01:36:45   from Zach who wants to know, do you use any specific DNS servers like Google's

01:36:53   or Cloudflare's for example?

01:36:56   - No, I don't.

01:36:58   I actually, at one point I tried, I think Google's,

01:37:02   and I found it unreliable for me,

01:37:06   less reliable than using my ISP's DNS server.

01:37:09   So I am currently using my ISP's DNS server.

01:37:13   And I actually had to figure this out

01:37:15   because I had to manually configure it

01:37:17   when I changed my home network around.

01:37:20   And I thought about using one of those,

01:37:21   but honestly, my ISP is the closest to me on the network

01:37:26   and it's done a pretty good job.

01:37:28   So I've accepted that for now.

01:37:30   If it displeases me, I will try those out.

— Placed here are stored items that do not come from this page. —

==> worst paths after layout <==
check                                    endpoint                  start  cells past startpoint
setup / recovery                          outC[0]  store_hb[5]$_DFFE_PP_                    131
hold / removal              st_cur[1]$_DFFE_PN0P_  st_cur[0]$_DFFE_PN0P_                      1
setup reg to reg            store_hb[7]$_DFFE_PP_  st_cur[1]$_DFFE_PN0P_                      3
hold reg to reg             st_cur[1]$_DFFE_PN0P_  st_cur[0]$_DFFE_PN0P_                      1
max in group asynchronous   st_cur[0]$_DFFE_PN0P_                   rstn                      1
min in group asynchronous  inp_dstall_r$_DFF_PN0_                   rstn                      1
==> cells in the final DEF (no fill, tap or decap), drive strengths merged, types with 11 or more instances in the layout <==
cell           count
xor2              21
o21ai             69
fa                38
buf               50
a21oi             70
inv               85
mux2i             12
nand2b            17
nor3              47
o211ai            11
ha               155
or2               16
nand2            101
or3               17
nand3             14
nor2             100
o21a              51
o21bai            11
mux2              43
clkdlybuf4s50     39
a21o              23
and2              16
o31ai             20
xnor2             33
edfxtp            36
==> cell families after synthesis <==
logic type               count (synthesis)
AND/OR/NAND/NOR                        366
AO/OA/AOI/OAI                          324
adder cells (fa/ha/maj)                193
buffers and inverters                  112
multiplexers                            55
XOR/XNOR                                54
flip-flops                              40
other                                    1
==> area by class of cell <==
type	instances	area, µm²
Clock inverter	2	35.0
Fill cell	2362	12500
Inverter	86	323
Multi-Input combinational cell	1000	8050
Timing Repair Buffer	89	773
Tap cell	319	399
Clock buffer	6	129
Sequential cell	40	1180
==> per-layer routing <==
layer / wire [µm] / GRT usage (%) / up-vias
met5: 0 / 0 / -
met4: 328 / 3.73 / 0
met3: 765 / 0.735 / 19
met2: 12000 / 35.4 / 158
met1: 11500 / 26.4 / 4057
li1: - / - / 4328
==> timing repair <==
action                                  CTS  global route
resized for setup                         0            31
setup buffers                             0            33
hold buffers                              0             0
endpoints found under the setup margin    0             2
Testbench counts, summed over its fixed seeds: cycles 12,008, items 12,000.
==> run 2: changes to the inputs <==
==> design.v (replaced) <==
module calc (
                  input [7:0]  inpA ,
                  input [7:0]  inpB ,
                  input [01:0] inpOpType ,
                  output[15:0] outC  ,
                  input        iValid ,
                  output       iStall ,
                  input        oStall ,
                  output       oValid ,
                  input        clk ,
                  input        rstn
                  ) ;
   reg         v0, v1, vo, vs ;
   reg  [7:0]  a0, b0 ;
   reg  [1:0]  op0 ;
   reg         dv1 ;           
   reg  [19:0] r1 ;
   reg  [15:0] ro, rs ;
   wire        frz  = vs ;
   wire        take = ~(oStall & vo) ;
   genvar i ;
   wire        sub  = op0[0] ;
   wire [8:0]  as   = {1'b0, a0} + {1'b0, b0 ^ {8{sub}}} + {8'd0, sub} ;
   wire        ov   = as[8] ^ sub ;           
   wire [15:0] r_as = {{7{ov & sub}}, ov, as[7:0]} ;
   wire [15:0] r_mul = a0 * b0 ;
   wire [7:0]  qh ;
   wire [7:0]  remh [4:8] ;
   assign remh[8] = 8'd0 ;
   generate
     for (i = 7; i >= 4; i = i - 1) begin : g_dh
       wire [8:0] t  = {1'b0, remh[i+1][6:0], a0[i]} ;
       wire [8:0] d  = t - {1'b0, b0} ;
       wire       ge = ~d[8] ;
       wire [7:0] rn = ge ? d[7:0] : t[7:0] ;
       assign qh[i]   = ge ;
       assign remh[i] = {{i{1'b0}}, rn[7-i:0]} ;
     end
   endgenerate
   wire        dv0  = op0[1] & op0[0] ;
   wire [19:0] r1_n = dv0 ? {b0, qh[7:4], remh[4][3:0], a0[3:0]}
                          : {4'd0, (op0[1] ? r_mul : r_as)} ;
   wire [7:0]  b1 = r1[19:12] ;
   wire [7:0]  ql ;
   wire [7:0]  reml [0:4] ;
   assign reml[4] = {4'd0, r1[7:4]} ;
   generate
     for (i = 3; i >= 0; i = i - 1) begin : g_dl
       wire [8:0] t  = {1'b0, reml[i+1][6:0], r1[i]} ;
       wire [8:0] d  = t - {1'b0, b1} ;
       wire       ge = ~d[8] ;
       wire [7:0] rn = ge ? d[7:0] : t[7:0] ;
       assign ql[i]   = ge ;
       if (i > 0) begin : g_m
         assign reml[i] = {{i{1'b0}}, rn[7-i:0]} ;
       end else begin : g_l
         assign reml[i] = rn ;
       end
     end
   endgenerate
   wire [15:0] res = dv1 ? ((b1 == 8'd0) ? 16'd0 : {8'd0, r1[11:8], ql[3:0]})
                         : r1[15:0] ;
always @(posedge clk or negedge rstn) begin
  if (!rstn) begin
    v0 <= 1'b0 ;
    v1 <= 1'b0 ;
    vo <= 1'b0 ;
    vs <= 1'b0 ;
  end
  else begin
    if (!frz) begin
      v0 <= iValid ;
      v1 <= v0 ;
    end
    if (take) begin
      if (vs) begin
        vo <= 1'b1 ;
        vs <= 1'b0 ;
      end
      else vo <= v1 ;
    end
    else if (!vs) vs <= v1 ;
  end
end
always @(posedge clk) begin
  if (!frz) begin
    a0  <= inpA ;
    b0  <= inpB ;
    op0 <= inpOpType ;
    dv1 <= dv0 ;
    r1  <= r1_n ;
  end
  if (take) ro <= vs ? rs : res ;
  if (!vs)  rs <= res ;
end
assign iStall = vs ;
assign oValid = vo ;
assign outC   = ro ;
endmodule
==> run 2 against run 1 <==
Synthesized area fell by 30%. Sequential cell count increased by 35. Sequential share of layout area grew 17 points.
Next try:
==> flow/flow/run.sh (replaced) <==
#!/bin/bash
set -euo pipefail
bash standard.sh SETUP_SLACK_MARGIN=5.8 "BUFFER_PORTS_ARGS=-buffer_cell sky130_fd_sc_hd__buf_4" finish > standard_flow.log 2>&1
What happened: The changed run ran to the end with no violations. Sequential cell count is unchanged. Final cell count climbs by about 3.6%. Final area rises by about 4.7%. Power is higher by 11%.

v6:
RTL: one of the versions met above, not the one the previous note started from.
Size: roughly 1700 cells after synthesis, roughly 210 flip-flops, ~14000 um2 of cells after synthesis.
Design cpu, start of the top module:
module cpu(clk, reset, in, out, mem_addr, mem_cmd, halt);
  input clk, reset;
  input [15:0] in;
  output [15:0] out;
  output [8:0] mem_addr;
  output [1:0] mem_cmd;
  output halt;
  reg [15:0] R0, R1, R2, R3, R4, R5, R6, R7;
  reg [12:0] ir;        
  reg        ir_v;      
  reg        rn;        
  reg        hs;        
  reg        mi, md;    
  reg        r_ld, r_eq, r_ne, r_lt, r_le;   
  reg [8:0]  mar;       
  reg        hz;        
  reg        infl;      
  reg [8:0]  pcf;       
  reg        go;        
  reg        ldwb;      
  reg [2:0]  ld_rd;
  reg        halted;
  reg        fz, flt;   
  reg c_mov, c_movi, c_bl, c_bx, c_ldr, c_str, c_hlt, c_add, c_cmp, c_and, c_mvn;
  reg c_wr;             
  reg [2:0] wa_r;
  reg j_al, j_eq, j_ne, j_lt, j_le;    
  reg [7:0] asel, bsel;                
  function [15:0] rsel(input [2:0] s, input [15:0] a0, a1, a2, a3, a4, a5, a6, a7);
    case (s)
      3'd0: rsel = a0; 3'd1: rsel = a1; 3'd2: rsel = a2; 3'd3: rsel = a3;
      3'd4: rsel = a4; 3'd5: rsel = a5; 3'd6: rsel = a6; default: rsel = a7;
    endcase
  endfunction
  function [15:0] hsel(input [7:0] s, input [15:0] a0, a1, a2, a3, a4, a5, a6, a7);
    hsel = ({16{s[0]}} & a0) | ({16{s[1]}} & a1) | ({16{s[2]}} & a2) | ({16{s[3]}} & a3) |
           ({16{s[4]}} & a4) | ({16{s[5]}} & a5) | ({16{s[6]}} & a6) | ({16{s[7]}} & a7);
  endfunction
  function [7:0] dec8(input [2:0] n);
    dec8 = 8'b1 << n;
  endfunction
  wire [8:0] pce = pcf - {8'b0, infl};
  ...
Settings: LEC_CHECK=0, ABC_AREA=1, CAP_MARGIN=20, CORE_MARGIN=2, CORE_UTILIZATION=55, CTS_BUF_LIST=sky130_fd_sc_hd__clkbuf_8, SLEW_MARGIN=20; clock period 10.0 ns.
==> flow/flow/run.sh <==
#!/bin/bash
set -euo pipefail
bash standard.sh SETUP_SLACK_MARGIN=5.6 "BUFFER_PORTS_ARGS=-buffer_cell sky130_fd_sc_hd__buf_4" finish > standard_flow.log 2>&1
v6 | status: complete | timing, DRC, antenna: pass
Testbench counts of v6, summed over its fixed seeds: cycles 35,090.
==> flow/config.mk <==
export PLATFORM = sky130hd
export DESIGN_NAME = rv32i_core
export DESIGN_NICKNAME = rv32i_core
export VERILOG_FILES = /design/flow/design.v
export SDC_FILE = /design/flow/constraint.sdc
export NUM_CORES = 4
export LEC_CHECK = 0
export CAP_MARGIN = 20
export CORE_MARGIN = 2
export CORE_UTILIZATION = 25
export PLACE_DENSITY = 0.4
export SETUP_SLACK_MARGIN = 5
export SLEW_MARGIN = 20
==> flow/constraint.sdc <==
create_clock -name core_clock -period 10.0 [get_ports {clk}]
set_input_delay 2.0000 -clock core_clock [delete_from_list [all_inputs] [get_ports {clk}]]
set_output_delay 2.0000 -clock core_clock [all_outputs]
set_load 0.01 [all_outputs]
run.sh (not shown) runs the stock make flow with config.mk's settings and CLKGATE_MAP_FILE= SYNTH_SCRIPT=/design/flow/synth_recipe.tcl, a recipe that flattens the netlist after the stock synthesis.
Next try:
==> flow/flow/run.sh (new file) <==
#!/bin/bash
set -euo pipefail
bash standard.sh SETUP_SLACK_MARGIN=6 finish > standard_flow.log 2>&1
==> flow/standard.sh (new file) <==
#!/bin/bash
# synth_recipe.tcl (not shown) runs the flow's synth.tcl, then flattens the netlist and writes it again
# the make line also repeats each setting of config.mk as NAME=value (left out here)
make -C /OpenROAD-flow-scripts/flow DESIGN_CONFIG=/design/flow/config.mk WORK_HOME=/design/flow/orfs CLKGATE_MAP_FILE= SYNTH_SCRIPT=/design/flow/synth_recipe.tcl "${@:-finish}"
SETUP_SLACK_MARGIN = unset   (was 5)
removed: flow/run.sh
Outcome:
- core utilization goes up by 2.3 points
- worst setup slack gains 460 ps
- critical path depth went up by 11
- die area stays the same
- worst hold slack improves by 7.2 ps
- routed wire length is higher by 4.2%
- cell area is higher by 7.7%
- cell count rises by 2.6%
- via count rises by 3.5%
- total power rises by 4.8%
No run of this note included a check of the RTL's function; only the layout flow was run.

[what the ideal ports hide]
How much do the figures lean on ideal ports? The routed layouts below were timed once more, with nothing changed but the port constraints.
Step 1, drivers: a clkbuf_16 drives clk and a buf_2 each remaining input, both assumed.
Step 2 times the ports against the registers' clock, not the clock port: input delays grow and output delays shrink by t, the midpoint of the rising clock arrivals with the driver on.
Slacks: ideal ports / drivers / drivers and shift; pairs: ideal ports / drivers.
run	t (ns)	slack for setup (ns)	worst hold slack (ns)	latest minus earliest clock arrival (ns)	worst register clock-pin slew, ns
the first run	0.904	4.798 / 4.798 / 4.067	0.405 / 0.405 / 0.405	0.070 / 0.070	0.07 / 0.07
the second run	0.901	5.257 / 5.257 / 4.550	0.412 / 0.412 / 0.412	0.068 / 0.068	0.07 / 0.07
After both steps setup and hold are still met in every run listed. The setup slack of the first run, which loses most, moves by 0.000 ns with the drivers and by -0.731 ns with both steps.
This is an optimization exercise on Yosys and OpenROAD, whose aim is small area and a short achievable clock period, not a production implementation. RTL that was checked went through simulation tests only; none was proved equivalent to the original. The RTL of runs 1 to 3 was laid out without a check of its function. Power figures rest on the tool's default switching activity, not on a simulated workload.

$ cat design/flow/config.mk
export PLATFORM = sky130hd
export DESIGN_NAME = pifo_reg
export DESIGN_NICKNAME = pifo_reg
export VERILOG_FILES = /design/flow/design.v
export SDC_FILE = /design/flow/constraint.sdc
export NUM_CORES = 4
export LEC_CHECK = 0
export ABC_AREA = 1
export CAP_MARGIN = 20
export CORE_MARGIN = 2
export CORE_UTILIZATION = 40
export SLEW_MARGIN = 20
$ cat design/flow/constraint.sdc
create_clock -name core_clock -period 16.0 [get_ports {clk}]
set_input_delay 3.2000 -clock core_clock [delete_from_list [all_inputs] [get_ports {clk}]]
set_output_delay 3.2000 -clock core_clock [all_outputs]
set_load 0.01 [all_outputs]
$ cat design/flow/design.v
`timescale 1ns/1ps
module pifo_reg
#(
    parameter L2_REG_WIDTH = 4,
    parameter RANK_WIDTH = 16,
    parameter META_WIDTH = 12
)
(
    input                       rst,
    input                       clk,
    output reg                  full,
    input                       insert,
    input [RANK_WIDTH-1:0]      rank_in,
    input [META_WIDTH-1:0]      meta_in,
    output reg                  valid_out,
    input                       remove,
    output [RANK_WIDTH-1:0]     rank_out,
    output [META_WIDTH-1:0]     meta_out,
    output reg                  max_valid_out,
    output [RANK_WIDTH-1:0]     max_rank_out,
    output [META_WIDTH-1:0]     max_meta_out,
    output reg [L2_REG_WIDTH:0] num_entries,
    output reg                  empty
);
    localparam N  = 2**L2_REG_WIDTH;
    localparam RW = RANK_WIDTH;
    localparam MW = META_WIDTH;
    localparam SW = L2_REG_WIDTH;
    localparam DW = RW + MW;            
    localparam EW = DW + SW;            
    function automatic gt_tree(input [RW-1:0] a, input [RW-1:0] b, input cin);
        reg [RW-1:0] g, e;
        integer w, k;
        begin
            g = a & ~b;
            e = ~(a ^ b);
            for (w = RW; w > 1; w = w / 2)
                for (k = 0; k < w / 2; k = k + 1) begin
                    g[k] = g[2*k+1] | (e[2*k+1] & g[2*k]);
                    e[k] = e[2*k+1] & e[2*k];
                end
            gt_tree = g[0] | (e[0] & cin);
        end
    endfunction
    reg [EW-1:0] ent [0:N-1];
    reg [DW-1:0] max_d;
    reg [DW-1:0] p_d;
    reg [SW-1:0] p_slot;
    reg [N-1:0]  c;       
    reg          cm;      
    reg [N-1:0]  ld, up, hold;
    reg          op_rem;
    reg          max_new, max_sec, max_keep;
    reg          insert_ltch;
    reg          calc_min_max;
    wire [EW-1:0] new_ent  = {p_slot, p_d};
    reg [EW-1:0] cur [0:N-1];
    reg [EW-1:0] nxt_up, nxt_dn;
    integer i;
    always @(*) begin
        for (i = 0; i < N; i = i + 1) begin
            nxt_up = (i > 0) ? ent[i-1] : {EW{1'b0}};
            if (i < N-1) begin
                nxt_dn = ent[i+1];
                nxt_dn[DW +: SW] = ent[i+1][DW +: SW] - (ent[i+1][DW +: SW] > ent[0][DW +: SW]);
            end else
                nxt_dn = {EW{1'b0}};
            cur[i] = ({EW{ld[i]}}   & new_ent)
                   | ({EW{up[i]}}   & nxt_up)
                   | ({EW{op_rem}}  & nxt_dn)
                   | ({EW{hold[i]}} & ent[i]);
        end
    end
    wire [DW-1:0] cur_max = ({DW{max_new}}  & p_d)
                          | ({DW{max_sec}}  & ent[N-2][DW-1:0])
                          | ({DW{max_keep}} & max_d);
    assign rank_out     = cur[0][RW-1:0];
    assign meta_out     = cur[0][RW +: MW];
    assign max_rank_out = cur_max[RW-1:0];
    assign max_meta_out = cur_max[RW +: MW];
    always @(posedge clk) begin
        for (i = 0; i < N; i = i + 1)
            ent[i] <= cur[i];
        max_d <= cur_max;
    end
    wire nz      = |num_entries;
    wire is_full = num_entries[SW];
    wire do_rem  = remove & nz;
    wire do_ins  = ~do_rem & (insert | insert_ltch);
    wire [SW-1:0] cs_top = cur[N-1][DW +: SW];
    wire          rep_ok = is_full & ~remove;
    wire [N-1:0]  c_in;
    genvar g;
    generate
        for (g = 0; g < N; g = g + 1) begin : cmp
            wire v  = num_entries > g;
            wire sg = rep_ok & (cur[g][DW +: SW] > cs_top);
            assign c_in[g] = ~v | gt_tree(cur[g][RW-1:0], rank_in, sg);
        end
    endgenerate
    wire cm_in = nz & gt_tree(cur_max[RW-1:0], rank_in, 1'b0);
    wire [N-1:0] c_nx  = insert ? c_in : {1'b1, c[N-1:1]};
    wire         cm_nx = insert ? cm_in : (cm & nz);
    wire         go_ins = do_ins & ~rst;
    wire         go_rem = do_rem & ~rst;
    wire [N-1:0] ld_nx  = {N{go_ins}} & c_nx & ~{c_nx[N-2:0], 1'b0};
    wire [N-1:0] up_nx  = {N{go_ins}} & {c_nx[N-2:0], 1'b0};
    wire mn_nx = go_ins & (is_full ? (c_nx[N-1] & ~c_nx[N-2]) : ~cm_nx);
    wire ms_nx = go_ins & is_full & c_nx[N-2];
    always @(posedge clk) begin
        if (insert)
            p_d <= {meta_in, rank_in};
        c  <= c_nx;
        cm <= cm_nx;
        p_slot   <= is_full ? cs_top : num_entries[SW-1:0];
        ld       <= ld_nx;
        up       <= up_nx;
        hold     <= ~(({N{go_ins}} & c_nx) | {N{go_rem}});
        op_rem   <= go_rem;
        max_new  <= mn_nx;
        max_sec  <= ms_nx;
        max_keep <= ~(go_ins & (is_full ? c_nx[N-1] : ~cm_nx));
    end
    always @(posedge clk) begin
        if (rst) begin
            valid_out <= 1'b0;
            max_valid_out <= 1'b0;
        end else begin
            if (insert | remove) begin
                valid_out <= 1'b0;
                max_valid_out <= 1'b0;
            end
            if (calc_min_max & nz) begin
                valid_out <= 1'b1;
                max_valid_out <= 1'b1;
            end
        end
    end
    always @(posedge clk) begin
        if (rst) begin
            num_entries <= 0;
            calc_min_max <= 0;
            insert_ltch <= 0;
            empty <= 1'b0;
            full <= 1'b0;
        end else begin
            calc_min_max <= 0;
            if (do_rem) begin
                if (num_entries == 1)
                    empty <= 1'b1;
                if (!insert)
                    full <= 1'b0;
                num_entries <= num_entries - 1'b1;
                calc_min_max <= 1;
                insert_ltch <= insert;
            end else if (do_ins) begin
                if (!is_full) begin
                    full <= (num_entries == N-1);
                    num_entries <= num_entries + 1'b1;
                end else
                    full <= 1'b1;
                empty <= 1'b0;
                calc_min_max <= 1;
                insert_ltch <= 0;
            end
        end
    end
endmodule
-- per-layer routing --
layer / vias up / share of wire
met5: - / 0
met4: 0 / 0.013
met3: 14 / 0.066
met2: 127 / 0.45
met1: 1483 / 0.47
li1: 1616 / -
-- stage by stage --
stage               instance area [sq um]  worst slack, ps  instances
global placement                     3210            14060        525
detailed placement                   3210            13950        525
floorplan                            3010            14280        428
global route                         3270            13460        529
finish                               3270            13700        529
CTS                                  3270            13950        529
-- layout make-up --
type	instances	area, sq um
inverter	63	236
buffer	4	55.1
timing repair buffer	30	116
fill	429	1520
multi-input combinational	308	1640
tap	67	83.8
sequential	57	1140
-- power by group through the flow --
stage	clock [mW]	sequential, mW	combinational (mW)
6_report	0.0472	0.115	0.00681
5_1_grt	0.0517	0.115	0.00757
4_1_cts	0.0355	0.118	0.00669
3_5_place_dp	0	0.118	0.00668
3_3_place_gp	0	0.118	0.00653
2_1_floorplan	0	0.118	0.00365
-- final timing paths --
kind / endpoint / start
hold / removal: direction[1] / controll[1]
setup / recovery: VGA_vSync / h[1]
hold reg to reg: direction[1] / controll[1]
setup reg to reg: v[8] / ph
Background: an optimization exercise with open tools, aiming at small area. Do not read the settings as production practice. Where RTL was checked, it was by simulation tests only, not by an equivalence proof against the original. No driver is modelled on the clock port, so clock power and skew are understated where the tree is cut down; a real chip needs a root buffer or a tree. Power figures rest on the tool's default switching activity, not on a simulated workload.

==> flow/design.v <==
module Square_wave
(
 output wire [13:0]DA_Data,
 output wire DA_Clock,
 input wire Sys_Clock,
 input wire nReset
);
reg ja, jb, jc;
always @(posedge Sys_Clock or negedge nReset)
  if (!nReset) begin
    ja <= 1'b0; jb <= 1'b0; jc <= 1'b1;
  end else begin
    ja <= jc; jb <= ja; jc <= ~jb;
  end
assign DA_Clock = jc;
reg [5:0] n;
reg [4:0] h;
reg [5:0] p;
reg       ce;       
reg [6:0] lvb;      
wire pz  = ~(p[4] | p[2] | p[1] | p[0]);
wire fb  = p[5] ^ p[0] ^ (pz & (~p[3] | ce));
wire c6  = (p == 6'd22);           
wire b   = c6 & ~(|h);             
wire ovf = b & (&n);               
wire [5:0] nn = n + {5'd0, b};
wire ld  = b & (ce | (&n));        
wire bend = ce & n[5] & n[2] & n[0] & ~h[2] & ~h[1] & h[3] & h[0] & ~p[5] & p[2] & p[1];
always @(posedge Sys_Clock or negedge nReset)
  if (!nReset) begin
    n <= 6'd0; h <= 5'd1; p <= 6'd22; ce <= 1'b1; lvb <= 7'h7f;
  end else begin
    if (bend) begin
      n <= 6'd0; h <= 5'd31; p <= 6'd25;
    end else begin
      p <= {p[4:0], fb};
      h <= ld ? nn[5:1] : h - {4'd0, c6};
      n <= nn;
    end
    if (bend) ce <= 1'b0;
    else if (ovf) ce <= 1'b1;
    if (ce & b & n[0]) lvb <= lvb - 7'd1;
  end
wire off = ~ce | n[0];             
assign DA_Data = {6'd0, ~(lvb | {7{off}}), 1'b0};
endmodule
==> flow/config.mk <==
export PLATFORM = sky130hd
export DESIGN_NAME = Square_wave
export DESIGN_NICKNAME = Square_wave
export VERILOG_FILES = /design/flow/design.v
export SDC_FILE = /design/flow/constraint.sdc
export NUM_CORES = 4
export LEC_CHECK = 0
export CAP_MARGIN = 0
export CORE_MARGIN = 2
export CORE_UTILIZATION = 40
export SLEW_MARGIN = 0
==> flow/constraint.sdc <==
create_clock -name core_clock -period 9.25 [get_ports {Sys_Clock}]
set_input_delay 1.8500 -clock core_clock [delete_from_list [all_inputs] [get_ports {Sys_Clock}]]
set_output_delay 1.8500 -clock core_clock [all_outputs]
set_load 0.01 [all_outputs]
standard.sh (not shown) runs the stock make flow with config.mk's settings and CLKGATE_MAP_FILE= SYNTH_SCRIPT=/design/flow/synth_recipe.tcl, a recipe that flattens the netlist after the stock synthesis.
==> flow/flow/run.sh <==
#!/bin/bash
# ORFS's standard layout (standard.sh), with these changes to how it is made:
#  - synthesis maps the logic with an area-oriented ABC script (flow/abc_area.script)
#    and without Yosys's full-adder extraction; flip-flops are mapped as before;
#  - port buffers: sky130_fd_sc_hd__buf_1 on the outputs, buf_4 on the input;
#  - clock tree: a single clkbuf_16 drives all the registers (flow/cts_single.tcl);
#  - one tie cell for all the constant outputs.
# Each tool's output is in orfs/logs/ (ORFS's own per-step logs) and standard.log.
set -euo pipefail
W=$(pwd)
rm -rf "$W/scripts"
cp -r "$FLOW_HOME/scripts" "$W/scripts"
cp "$W/flow/abc_area.script" "$W/scripts/abc_speed.script"
cp "$W/flow/abc_area.script" "$W/scripts/abc_area.script"
python3 - "$W/scripts" "$W/flow/cts_single.tcl" <<'PY'
import sys
d, cts = sys.argv[1], sys.argv[2]
def patch(name, old, new):
    f = d + "/" + name
    s = open(f).read()
    assert old in s, (name, old)
    open(f, "w").write(s.replace(old, new))
patch("global_place.tcl", "buffer_ports {*}[env_var_or_empty BUFFER_PORTS_ARGS]",
      "buffer_ports -inputs -buffer_cell sky130_fd_sc_hd__buf_2\n    buffer_ports -outputs -buffer_cell sky130_fd_sc_hd__buf_1")
patch("cts.tcl", "log_cmd clock_tree_synthesis {*}$cts_args", "source " + cts)
PY
export SCRIPTS_DIR="$W/scripts"
export ADDER_MAP_FILE=
export SKIP_REPAIR_TIE_FANOUT=1
export FLOW_CLK_PORT=Sys_Clock
bash standard.sh > "$W/standard.log" 2>&1
Other scripts of this flow, unchanged in this note and not shown: flow/flow/abc_area.script, flow/flow/cts_single.tcl
The baseline completed with no timing, DRC or antenna violations.
Edit:
--- a/flow/flow/run.sh
+++ b/flow/flow/run.sh
@@ -24 +24 @@
-      "buffer_ports -inputs -buffer_cell sky130_fd_sc_hd__buf_2\n    buffer_ports -outputs -buffer_cell sky130_fd_sc_hd__buf_1")
+      "buffer_ports -inputs -buffer_cell sky130_fd_sc_hd__buf_4\n    buffer_ports -outputs -buffer_cell sky130_fd_sc_hd__buf_1")
--- a/flow/config.mk
+++ b/flow/config.mk
@@ -8 +8 @@
-export CAP_MARGIN = 0
+export CAP_MARGIN = 20
@@ -11 +11 @@
-export SLEW_MARGIN = 0
+export SLEW_MARGIN = 20
Setup slack improved by 31 ps.
Wire length went down by about 5%.
Global-route usage went down by 1.0 points.
Clock skew hardly moves.
Power went up by about 0.5%.
Synthesized cell count stays the same.
Final cell count stays the same.
Die area stays the same.
Sequential share of layout area went down by 0.11 points.
No run of this note takes its clock network from TritonCTS; it comes from the design's own scripts or RTL.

01:37:32   But like I said, I tried them in the past

01:37:34   and actually wasn't happy with them.

01:37:37   - Maybe this makes me a bad nerd,

01:37:39   but I don't even know why I would wanna use

01:37:42   any of these things.

01:37:44   And you know what, Jason?

01:37:47   I'm fine not knowing.

01:37:48   - It's okay.

01:37:49   You know, I think on this one,

01:37:52   - Don't need no mic.

01:37:53   - I don't need to know, I'm good.

01:37:54   I've never needed it, I'm fine.

01:37:55   My internet's great.

01:37:56   - You know, my only complaint honestly,

01:37:58   'cause I switched to AT&T for fiber

01:38:01   is their DNSs do that thing.

01:38:03   I wonder if I can turn it off.

01:38:04   I bet I could turn it off in my account.

01:38:06   Their DNS does that thing

01:38:07   where if it doesn't find a domain name record,

01:38:09   it redirects you to like a search page that it manages.

01:38:13   And I don't like that.

01:38:14   Like don't, like you're not the domain,

01:38:17   you're AT&T, don't pretend to be the domain.

01:38:21   When you fail, when you type something in wrong,

01:38:23   I don't like that part.

01:38:24   But anyway, I'm also a bad nerd

01:38:28   and I know more about it than you, but I also don't do it.

01:38:31   So shame on us, I guess.

01:38:33   - Shame, shame.

01:38:35   Brant asks, "Do you feel that Apple should offer Face ID

01:38:40   on an iPad model that doesn't start at $800

01:38:43   with the 11 inch iPad Pro?"

01:38:44   - I don't.

01:38:46   I mean, maybe they'll get there at some point, but should?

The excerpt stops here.